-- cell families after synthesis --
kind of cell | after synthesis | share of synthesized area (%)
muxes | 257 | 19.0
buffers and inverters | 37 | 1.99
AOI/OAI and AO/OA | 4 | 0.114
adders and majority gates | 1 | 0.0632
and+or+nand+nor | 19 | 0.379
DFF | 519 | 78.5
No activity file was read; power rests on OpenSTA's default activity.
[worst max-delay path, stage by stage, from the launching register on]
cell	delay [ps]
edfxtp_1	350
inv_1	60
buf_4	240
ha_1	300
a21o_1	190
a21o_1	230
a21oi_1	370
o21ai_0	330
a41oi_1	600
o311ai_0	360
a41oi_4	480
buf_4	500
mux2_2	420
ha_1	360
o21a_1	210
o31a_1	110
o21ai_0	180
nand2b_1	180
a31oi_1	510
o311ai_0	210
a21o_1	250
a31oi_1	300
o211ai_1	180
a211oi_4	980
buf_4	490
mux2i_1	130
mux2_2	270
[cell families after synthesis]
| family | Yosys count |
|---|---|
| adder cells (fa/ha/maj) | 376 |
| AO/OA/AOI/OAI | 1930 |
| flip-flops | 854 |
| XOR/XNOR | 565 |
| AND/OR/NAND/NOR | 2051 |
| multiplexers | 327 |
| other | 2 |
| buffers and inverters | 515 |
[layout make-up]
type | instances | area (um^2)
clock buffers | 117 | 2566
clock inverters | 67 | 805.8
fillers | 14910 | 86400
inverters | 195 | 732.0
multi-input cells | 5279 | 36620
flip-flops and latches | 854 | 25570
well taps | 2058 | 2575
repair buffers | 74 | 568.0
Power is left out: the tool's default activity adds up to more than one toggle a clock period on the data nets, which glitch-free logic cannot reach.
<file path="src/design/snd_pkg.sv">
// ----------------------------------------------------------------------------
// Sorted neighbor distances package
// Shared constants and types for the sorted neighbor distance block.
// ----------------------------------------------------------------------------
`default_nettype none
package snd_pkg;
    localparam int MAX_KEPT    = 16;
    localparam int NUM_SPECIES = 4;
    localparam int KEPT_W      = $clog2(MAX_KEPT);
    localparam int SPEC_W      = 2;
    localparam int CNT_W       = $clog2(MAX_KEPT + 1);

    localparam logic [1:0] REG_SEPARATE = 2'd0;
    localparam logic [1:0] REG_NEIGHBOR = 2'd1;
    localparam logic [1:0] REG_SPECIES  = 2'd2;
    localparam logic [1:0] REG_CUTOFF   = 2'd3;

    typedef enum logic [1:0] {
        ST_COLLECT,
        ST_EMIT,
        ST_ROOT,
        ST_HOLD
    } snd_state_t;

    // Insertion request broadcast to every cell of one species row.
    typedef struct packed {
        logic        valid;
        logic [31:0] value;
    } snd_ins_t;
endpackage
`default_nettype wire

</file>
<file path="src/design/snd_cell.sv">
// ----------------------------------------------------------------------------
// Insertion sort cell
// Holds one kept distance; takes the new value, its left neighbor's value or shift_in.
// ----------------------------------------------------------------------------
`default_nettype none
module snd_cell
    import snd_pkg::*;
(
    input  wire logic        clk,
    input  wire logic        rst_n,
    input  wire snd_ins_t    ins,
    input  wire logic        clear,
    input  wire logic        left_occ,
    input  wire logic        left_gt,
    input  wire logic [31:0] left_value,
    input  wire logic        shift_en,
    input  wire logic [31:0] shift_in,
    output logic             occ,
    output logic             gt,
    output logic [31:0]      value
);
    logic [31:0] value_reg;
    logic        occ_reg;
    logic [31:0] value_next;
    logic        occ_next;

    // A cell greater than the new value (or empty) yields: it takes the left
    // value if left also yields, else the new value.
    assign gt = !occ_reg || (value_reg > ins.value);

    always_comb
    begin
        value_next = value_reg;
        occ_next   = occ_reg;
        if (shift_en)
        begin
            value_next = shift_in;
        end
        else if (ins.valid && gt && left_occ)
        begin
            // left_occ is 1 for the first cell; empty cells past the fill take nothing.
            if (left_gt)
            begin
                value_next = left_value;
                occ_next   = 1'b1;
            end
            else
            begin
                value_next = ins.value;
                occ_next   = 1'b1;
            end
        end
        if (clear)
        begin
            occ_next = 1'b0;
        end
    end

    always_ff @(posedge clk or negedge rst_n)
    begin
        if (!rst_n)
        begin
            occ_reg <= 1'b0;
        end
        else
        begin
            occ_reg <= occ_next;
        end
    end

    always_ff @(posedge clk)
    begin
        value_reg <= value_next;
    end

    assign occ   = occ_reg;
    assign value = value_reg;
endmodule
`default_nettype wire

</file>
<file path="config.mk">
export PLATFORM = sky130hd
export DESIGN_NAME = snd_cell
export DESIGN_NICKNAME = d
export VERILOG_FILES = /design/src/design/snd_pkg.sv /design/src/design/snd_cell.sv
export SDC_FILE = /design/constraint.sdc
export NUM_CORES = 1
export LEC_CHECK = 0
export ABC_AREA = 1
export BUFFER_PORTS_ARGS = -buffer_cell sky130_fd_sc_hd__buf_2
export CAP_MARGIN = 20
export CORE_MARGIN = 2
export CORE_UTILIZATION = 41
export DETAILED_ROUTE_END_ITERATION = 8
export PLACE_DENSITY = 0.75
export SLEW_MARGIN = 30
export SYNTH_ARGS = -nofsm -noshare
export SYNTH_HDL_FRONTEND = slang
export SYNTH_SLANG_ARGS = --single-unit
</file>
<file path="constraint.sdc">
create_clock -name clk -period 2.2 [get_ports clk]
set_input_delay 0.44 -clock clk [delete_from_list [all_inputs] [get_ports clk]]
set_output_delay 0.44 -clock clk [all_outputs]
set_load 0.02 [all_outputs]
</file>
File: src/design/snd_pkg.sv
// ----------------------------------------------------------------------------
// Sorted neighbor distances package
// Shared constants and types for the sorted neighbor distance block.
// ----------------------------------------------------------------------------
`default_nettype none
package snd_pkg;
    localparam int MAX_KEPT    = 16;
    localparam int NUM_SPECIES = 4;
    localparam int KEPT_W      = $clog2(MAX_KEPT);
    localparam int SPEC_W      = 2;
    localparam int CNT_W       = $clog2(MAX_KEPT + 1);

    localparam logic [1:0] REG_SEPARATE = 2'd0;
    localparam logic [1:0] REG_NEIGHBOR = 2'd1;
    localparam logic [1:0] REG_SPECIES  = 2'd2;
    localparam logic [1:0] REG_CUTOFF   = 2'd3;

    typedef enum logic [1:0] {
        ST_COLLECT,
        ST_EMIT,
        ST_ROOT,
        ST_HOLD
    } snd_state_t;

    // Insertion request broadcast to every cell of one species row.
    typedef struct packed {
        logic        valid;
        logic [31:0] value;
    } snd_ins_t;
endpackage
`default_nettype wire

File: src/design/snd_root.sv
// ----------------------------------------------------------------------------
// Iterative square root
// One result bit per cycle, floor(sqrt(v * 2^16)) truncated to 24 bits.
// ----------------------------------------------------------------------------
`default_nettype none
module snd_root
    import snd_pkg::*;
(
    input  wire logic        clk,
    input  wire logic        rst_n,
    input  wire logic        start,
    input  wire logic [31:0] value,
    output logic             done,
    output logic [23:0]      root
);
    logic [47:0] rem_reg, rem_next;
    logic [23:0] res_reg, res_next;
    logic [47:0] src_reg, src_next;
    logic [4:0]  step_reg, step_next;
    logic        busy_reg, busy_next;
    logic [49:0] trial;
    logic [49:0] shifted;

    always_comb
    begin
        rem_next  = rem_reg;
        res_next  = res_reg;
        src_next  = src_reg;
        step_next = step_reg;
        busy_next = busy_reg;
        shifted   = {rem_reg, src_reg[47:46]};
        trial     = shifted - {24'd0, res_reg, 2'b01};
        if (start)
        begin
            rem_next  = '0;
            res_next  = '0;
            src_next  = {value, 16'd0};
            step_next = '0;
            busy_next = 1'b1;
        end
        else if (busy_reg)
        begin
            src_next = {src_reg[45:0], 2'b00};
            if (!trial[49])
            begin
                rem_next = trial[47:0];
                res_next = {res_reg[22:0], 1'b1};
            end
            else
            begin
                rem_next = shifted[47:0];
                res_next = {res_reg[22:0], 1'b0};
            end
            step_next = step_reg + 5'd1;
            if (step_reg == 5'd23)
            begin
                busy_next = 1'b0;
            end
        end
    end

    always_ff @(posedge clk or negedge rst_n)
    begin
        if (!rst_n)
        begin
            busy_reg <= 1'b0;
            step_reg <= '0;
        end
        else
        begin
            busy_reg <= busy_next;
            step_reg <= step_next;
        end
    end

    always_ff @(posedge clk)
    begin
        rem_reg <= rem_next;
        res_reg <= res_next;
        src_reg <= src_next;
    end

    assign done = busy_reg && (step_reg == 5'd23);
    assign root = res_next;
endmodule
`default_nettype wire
---
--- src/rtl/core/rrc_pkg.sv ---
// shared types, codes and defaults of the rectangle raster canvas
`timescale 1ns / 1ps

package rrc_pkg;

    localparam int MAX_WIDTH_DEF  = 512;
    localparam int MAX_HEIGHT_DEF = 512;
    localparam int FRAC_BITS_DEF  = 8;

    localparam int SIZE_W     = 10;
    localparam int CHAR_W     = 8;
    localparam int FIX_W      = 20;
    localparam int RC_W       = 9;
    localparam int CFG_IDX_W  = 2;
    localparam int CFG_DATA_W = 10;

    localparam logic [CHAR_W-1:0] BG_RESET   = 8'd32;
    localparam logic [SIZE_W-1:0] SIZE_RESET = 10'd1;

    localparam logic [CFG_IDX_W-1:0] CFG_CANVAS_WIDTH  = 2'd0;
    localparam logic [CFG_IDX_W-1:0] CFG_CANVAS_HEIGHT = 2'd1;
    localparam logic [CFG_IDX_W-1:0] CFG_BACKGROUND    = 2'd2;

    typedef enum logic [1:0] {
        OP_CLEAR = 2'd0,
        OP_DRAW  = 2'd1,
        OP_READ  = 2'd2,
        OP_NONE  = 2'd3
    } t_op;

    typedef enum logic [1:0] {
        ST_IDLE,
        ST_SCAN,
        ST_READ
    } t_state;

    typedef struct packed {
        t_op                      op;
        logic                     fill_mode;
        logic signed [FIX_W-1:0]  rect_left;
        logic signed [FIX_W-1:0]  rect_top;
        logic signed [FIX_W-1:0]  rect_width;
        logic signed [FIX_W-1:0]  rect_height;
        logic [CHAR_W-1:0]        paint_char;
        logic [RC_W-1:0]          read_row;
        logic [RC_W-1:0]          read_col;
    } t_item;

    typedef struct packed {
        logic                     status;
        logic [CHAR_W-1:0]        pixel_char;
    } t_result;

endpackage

WORK ITEM: Take every line of the material that contains the word "synthesis", and copy it.

RESULT FOR THIS TASK:
-- cell families after synthesis --
kind of cell | after synthesis | share of synthesized area (%)
[cell families after synthesis]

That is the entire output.